* Activity: Check every line below for the string "memory", and copy the lines that contain it.

*** Records ***

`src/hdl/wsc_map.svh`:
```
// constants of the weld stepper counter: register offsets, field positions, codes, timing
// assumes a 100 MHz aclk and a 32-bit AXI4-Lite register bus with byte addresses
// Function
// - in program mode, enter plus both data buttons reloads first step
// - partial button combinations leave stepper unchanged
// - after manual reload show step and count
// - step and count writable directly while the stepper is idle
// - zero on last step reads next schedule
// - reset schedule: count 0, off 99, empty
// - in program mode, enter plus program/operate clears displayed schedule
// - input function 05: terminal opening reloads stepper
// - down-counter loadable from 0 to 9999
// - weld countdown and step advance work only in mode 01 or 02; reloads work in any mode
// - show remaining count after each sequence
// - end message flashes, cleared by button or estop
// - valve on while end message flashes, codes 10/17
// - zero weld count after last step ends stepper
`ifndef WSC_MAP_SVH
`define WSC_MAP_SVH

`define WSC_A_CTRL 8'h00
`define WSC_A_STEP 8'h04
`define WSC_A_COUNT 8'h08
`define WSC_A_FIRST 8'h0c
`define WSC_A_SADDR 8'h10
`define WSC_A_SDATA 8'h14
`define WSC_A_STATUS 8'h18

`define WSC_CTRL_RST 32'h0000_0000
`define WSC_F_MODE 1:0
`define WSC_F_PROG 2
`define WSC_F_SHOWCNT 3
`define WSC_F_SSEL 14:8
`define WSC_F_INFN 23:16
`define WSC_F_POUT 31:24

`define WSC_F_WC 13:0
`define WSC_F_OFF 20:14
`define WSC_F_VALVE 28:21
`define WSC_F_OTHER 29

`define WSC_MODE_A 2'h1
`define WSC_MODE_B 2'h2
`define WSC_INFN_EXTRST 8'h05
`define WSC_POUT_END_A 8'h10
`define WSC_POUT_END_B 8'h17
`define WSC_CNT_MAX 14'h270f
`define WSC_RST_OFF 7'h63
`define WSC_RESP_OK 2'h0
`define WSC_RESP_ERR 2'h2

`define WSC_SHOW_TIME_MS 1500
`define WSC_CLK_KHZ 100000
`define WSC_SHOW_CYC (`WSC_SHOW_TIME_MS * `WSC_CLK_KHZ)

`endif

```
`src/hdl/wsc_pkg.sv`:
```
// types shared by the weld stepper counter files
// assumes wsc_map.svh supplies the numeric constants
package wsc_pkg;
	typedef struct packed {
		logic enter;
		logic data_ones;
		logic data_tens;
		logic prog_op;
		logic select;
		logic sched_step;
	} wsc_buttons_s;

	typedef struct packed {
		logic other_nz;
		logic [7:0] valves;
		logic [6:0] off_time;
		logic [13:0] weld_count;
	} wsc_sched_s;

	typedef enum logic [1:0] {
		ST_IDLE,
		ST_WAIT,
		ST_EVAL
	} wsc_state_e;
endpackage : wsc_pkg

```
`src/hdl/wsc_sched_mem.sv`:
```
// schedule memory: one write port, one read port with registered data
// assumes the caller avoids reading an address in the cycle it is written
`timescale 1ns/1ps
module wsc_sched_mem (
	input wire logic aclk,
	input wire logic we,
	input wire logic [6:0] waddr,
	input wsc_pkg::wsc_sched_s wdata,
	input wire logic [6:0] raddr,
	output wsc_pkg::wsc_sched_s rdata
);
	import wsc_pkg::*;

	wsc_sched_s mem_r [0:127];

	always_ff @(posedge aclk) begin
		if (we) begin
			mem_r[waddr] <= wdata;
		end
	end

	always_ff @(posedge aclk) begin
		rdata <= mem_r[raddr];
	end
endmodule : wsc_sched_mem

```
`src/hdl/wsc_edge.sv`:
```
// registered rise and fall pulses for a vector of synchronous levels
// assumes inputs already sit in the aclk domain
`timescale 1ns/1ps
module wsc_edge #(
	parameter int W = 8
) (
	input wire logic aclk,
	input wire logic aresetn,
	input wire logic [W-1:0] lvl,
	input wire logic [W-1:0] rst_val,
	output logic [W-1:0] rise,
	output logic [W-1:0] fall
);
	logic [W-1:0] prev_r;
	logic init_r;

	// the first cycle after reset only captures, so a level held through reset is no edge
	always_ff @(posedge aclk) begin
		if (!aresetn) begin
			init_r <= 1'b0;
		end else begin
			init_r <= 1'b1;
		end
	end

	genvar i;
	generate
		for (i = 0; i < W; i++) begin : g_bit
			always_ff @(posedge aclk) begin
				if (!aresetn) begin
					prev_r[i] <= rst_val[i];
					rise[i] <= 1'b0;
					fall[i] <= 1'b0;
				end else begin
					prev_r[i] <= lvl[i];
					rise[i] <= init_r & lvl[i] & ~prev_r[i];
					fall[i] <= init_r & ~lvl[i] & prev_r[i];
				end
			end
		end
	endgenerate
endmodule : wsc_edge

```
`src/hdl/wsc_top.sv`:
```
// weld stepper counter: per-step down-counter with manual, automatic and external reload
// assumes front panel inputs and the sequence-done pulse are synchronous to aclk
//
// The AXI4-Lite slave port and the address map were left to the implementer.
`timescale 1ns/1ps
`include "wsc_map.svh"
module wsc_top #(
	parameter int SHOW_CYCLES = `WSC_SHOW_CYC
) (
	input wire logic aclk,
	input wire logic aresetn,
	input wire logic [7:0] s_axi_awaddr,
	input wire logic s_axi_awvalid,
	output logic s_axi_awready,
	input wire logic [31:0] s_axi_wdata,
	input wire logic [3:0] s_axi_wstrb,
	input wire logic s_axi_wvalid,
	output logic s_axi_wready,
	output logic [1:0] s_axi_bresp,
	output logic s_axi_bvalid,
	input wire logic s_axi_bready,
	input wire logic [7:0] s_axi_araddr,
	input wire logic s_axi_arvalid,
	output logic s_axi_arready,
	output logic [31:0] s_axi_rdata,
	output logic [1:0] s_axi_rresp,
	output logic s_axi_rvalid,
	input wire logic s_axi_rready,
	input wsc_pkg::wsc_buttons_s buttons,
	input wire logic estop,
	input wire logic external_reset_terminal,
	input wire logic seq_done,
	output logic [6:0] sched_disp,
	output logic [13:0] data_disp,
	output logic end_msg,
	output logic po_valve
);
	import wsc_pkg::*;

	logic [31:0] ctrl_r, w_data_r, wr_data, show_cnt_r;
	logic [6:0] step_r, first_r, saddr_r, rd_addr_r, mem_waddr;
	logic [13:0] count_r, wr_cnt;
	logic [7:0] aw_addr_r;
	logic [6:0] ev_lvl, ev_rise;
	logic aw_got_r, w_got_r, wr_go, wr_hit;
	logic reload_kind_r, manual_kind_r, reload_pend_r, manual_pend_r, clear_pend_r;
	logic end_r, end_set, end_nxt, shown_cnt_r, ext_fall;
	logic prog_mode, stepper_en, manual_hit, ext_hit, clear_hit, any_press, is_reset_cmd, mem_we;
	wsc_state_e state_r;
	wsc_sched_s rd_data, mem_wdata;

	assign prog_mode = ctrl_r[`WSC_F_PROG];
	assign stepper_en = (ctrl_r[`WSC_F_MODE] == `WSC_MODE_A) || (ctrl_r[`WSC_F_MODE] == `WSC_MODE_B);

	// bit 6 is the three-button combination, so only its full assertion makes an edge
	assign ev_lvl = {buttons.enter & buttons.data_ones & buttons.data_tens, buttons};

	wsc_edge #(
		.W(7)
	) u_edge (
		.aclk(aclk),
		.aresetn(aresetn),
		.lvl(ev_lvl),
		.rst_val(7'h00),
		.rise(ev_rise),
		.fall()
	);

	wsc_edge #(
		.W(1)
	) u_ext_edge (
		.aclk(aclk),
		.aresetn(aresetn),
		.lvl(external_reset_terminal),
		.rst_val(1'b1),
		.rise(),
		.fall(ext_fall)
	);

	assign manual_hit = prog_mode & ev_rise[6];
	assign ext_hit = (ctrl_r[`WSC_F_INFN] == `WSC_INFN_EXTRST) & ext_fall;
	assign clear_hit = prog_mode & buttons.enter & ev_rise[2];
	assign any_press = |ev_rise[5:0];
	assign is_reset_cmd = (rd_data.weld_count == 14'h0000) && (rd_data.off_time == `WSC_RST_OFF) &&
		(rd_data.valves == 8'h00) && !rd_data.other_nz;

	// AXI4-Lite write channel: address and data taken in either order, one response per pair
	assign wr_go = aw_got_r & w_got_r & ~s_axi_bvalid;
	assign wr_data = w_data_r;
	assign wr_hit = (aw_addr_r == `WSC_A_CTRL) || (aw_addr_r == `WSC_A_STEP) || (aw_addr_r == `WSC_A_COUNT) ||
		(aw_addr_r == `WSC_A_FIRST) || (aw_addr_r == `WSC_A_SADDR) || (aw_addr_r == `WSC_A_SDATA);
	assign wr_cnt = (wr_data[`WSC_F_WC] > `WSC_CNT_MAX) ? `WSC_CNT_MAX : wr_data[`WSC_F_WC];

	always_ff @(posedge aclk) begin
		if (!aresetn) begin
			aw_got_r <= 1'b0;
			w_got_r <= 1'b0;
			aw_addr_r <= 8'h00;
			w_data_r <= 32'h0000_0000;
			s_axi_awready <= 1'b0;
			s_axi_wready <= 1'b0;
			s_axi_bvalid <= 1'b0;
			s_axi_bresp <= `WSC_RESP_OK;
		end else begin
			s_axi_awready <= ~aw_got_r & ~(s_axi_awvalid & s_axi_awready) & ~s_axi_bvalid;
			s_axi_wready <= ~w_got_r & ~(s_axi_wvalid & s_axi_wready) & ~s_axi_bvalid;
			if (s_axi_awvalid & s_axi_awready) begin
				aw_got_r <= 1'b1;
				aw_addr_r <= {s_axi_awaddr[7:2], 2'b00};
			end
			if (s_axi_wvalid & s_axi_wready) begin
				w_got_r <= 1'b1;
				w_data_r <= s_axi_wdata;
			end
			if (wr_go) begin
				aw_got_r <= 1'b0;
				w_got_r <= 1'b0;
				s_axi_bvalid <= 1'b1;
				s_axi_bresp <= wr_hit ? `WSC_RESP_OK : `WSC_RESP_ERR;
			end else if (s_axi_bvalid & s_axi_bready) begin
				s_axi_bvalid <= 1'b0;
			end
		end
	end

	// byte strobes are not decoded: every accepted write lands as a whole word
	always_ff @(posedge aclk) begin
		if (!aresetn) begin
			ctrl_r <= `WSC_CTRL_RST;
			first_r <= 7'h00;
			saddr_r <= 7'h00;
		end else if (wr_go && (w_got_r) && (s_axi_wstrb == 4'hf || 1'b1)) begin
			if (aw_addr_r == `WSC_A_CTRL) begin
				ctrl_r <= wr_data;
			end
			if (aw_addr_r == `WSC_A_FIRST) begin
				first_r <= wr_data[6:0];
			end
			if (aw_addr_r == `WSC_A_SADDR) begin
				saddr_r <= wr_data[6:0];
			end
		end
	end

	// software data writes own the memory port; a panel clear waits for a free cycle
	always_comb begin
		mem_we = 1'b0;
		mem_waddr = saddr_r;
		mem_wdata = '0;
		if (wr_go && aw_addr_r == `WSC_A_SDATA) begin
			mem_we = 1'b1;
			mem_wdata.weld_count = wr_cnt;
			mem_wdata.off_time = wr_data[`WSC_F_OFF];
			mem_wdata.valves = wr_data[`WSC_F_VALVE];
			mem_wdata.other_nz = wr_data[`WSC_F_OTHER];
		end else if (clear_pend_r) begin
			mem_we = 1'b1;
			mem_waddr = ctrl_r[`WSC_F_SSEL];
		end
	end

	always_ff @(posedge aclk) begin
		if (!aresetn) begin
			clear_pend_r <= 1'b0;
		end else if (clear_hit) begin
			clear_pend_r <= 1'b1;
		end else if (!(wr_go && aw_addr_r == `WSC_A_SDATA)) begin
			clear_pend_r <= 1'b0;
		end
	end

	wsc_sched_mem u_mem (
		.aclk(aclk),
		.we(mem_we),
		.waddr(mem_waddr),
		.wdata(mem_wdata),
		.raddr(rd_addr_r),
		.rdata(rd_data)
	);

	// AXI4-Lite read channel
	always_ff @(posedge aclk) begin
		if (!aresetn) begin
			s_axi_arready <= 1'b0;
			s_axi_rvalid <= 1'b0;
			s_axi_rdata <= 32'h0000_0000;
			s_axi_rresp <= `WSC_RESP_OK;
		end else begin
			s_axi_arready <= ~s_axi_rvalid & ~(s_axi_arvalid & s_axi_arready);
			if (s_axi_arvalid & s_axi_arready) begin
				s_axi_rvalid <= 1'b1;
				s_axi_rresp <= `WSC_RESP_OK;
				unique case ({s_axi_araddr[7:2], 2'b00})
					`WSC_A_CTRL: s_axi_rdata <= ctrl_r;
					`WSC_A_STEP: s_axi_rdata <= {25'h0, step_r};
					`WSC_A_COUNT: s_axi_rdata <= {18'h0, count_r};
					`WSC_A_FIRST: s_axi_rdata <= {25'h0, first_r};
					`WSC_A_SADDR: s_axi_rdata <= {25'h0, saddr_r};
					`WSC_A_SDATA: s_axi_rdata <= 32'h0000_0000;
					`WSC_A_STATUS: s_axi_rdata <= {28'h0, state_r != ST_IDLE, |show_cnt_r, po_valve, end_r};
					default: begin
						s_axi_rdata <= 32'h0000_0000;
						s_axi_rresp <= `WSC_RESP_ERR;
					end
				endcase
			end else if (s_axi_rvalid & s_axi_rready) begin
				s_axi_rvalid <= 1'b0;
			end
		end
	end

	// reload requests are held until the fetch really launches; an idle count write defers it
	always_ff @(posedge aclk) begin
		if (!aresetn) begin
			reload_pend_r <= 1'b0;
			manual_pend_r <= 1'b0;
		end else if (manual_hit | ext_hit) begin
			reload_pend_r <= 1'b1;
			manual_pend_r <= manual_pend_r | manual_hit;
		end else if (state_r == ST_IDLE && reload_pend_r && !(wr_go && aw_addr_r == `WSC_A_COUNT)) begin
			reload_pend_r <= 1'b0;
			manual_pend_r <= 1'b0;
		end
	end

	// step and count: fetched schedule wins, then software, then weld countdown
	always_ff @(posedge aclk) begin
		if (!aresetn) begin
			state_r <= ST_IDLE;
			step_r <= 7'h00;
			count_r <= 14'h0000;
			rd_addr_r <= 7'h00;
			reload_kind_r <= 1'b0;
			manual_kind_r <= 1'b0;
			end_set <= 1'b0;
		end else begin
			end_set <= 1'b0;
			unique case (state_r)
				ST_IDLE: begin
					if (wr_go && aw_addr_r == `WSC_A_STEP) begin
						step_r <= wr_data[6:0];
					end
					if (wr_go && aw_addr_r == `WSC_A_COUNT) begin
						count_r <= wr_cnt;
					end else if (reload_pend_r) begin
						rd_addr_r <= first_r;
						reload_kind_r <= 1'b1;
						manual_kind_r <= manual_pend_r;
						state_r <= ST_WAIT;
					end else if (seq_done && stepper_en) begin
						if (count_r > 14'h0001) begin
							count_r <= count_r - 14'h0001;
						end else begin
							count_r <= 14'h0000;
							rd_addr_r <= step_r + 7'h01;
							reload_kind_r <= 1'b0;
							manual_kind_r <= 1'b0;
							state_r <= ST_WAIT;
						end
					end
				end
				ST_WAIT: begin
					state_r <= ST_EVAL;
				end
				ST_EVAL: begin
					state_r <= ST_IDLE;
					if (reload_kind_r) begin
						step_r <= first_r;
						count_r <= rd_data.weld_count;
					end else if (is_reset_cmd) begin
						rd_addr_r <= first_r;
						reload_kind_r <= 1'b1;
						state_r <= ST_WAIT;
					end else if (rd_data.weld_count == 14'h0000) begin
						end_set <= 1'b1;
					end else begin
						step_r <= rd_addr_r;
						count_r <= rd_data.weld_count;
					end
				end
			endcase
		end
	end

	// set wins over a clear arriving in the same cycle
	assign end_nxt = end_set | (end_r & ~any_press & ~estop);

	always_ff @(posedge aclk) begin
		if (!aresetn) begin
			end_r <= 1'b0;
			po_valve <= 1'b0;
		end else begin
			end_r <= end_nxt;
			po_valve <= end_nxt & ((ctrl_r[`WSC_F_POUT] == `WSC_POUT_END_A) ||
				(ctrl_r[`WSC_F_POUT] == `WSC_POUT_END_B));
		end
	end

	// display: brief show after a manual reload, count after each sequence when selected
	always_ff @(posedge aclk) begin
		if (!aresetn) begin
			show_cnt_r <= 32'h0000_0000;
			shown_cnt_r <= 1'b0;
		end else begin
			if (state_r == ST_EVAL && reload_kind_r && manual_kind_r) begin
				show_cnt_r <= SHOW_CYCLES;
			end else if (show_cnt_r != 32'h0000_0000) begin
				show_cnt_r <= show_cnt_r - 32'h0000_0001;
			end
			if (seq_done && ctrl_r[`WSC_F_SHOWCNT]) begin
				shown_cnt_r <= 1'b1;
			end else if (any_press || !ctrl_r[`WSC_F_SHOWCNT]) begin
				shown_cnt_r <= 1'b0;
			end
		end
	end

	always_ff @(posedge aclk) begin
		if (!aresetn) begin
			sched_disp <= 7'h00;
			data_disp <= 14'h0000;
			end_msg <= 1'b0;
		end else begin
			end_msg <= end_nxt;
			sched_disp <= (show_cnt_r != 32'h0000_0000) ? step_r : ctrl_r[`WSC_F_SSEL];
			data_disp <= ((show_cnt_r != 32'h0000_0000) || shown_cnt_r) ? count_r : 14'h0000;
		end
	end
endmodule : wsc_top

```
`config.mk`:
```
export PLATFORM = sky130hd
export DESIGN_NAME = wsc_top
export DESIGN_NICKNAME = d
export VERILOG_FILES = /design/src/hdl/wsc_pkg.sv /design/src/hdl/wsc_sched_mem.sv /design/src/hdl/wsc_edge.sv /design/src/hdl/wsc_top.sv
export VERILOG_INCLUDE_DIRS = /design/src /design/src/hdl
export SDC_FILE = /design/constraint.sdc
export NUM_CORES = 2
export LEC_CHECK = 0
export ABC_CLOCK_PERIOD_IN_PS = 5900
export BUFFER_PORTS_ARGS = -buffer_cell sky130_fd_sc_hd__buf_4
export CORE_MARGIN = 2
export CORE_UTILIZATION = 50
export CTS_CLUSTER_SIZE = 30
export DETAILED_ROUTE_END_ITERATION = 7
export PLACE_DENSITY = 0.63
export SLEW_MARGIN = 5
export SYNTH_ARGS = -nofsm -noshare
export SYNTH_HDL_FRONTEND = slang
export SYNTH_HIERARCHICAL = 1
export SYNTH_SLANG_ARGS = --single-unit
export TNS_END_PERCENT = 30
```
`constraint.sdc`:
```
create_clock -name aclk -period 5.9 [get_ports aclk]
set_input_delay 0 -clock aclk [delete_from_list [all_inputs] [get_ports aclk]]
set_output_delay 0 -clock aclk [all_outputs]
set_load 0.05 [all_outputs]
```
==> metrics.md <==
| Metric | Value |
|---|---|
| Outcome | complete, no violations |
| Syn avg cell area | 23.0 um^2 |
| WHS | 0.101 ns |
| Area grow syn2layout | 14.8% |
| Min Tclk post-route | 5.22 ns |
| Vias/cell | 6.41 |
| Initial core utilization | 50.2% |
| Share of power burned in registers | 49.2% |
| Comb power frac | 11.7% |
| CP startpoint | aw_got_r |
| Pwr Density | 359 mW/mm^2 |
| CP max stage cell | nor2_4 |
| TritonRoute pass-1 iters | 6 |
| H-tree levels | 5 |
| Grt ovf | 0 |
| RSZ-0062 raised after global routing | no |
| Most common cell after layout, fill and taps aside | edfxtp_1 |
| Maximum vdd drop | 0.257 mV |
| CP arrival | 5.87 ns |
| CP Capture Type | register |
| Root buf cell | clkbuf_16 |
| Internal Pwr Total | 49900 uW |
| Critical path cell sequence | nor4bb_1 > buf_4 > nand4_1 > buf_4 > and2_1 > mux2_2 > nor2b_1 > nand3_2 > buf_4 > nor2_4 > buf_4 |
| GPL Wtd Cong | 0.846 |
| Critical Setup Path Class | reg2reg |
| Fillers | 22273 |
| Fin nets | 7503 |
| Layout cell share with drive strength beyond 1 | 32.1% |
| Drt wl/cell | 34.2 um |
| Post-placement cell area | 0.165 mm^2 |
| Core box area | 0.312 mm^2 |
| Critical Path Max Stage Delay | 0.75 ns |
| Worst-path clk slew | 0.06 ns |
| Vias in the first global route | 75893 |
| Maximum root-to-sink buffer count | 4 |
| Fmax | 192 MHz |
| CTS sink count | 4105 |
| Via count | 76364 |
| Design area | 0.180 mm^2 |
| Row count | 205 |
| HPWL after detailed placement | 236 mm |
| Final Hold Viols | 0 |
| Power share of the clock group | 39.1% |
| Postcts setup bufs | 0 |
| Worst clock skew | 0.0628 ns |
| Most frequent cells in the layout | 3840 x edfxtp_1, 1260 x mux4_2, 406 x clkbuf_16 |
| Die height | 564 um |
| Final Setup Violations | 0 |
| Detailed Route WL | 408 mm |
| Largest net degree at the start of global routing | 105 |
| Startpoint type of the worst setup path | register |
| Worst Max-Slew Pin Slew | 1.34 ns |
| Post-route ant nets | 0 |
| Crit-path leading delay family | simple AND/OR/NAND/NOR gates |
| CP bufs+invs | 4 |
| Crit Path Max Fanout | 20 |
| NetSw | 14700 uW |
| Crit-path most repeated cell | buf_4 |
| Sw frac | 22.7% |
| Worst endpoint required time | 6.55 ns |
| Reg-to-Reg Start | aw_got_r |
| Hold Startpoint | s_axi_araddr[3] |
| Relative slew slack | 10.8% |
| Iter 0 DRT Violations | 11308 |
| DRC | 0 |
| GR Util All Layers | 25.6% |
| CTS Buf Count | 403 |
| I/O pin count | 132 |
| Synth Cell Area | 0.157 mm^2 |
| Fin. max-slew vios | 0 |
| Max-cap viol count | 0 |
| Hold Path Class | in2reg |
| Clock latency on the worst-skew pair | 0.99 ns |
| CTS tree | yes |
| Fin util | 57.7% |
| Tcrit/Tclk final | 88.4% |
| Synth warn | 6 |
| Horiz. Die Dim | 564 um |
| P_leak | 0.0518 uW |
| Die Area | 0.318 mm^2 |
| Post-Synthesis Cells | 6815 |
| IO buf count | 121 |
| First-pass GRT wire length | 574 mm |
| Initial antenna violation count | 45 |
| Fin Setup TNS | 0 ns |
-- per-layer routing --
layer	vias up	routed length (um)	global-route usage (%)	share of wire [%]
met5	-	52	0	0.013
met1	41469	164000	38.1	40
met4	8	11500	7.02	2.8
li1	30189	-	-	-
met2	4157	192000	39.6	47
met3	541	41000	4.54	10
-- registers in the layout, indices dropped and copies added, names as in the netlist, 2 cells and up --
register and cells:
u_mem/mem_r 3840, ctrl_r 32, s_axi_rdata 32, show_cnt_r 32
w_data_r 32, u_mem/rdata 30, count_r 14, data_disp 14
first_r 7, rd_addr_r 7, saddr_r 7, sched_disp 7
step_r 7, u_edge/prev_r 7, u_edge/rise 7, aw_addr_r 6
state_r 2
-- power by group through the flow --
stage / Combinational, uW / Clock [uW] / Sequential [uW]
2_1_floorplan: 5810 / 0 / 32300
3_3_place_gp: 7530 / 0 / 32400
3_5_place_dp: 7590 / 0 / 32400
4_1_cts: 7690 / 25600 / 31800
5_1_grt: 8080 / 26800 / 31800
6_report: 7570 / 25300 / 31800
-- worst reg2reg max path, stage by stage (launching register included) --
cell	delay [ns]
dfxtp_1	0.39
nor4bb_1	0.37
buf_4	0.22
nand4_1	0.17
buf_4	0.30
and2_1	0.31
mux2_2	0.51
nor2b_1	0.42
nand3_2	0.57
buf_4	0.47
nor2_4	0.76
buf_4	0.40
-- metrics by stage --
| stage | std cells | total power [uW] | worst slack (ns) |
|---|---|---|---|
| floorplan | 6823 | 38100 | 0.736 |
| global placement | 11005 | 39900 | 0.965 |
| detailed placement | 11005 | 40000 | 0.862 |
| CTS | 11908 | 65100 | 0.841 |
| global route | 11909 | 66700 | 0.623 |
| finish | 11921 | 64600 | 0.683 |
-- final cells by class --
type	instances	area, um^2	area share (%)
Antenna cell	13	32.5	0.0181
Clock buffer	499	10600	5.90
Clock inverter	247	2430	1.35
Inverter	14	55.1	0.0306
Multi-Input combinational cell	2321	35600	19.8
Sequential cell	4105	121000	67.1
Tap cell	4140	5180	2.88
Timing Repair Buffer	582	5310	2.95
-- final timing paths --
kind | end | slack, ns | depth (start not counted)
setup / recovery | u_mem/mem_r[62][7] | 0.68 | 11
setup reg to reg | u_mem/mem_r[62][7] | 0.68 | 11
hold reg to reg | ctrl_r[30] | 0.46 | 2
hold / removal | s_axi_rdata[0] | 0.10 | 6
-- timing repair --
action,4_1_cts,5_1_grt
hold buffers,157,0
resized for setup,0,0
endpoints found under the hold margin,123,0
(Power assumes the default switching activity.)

*** End of Records ***
*** Records ***

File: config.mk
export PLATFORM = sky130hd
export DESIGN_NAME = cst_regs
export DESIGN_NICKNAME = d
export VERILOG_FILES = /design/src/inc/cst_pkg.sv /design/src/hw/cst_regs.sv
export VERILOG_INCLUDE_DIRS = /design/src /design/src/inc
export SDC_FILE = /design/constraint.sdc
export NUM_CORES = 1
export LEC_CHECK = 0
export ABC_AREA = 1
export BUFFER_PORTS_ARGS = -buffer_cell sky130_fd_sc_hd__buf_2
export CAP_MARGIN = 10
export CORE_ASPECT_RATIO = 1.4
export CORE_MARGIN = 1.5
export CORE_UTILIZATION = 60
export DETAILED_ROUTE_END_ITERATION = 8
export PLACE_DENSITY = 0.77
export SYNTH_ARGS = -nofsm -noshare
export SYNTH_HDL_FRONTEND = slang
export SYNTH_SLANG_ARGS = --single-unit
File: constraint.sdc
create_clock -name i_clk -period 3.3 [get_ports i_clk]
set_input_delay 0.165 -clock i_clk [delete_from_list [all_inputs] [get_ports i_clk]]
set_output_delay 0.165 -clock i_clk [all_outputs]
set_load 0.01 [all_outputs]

*** End of Records ***

* Answer area:
// schedule memory: one write port, one read port with registered data
	// software data writes own the memory port; a panel clear waits for a free cycle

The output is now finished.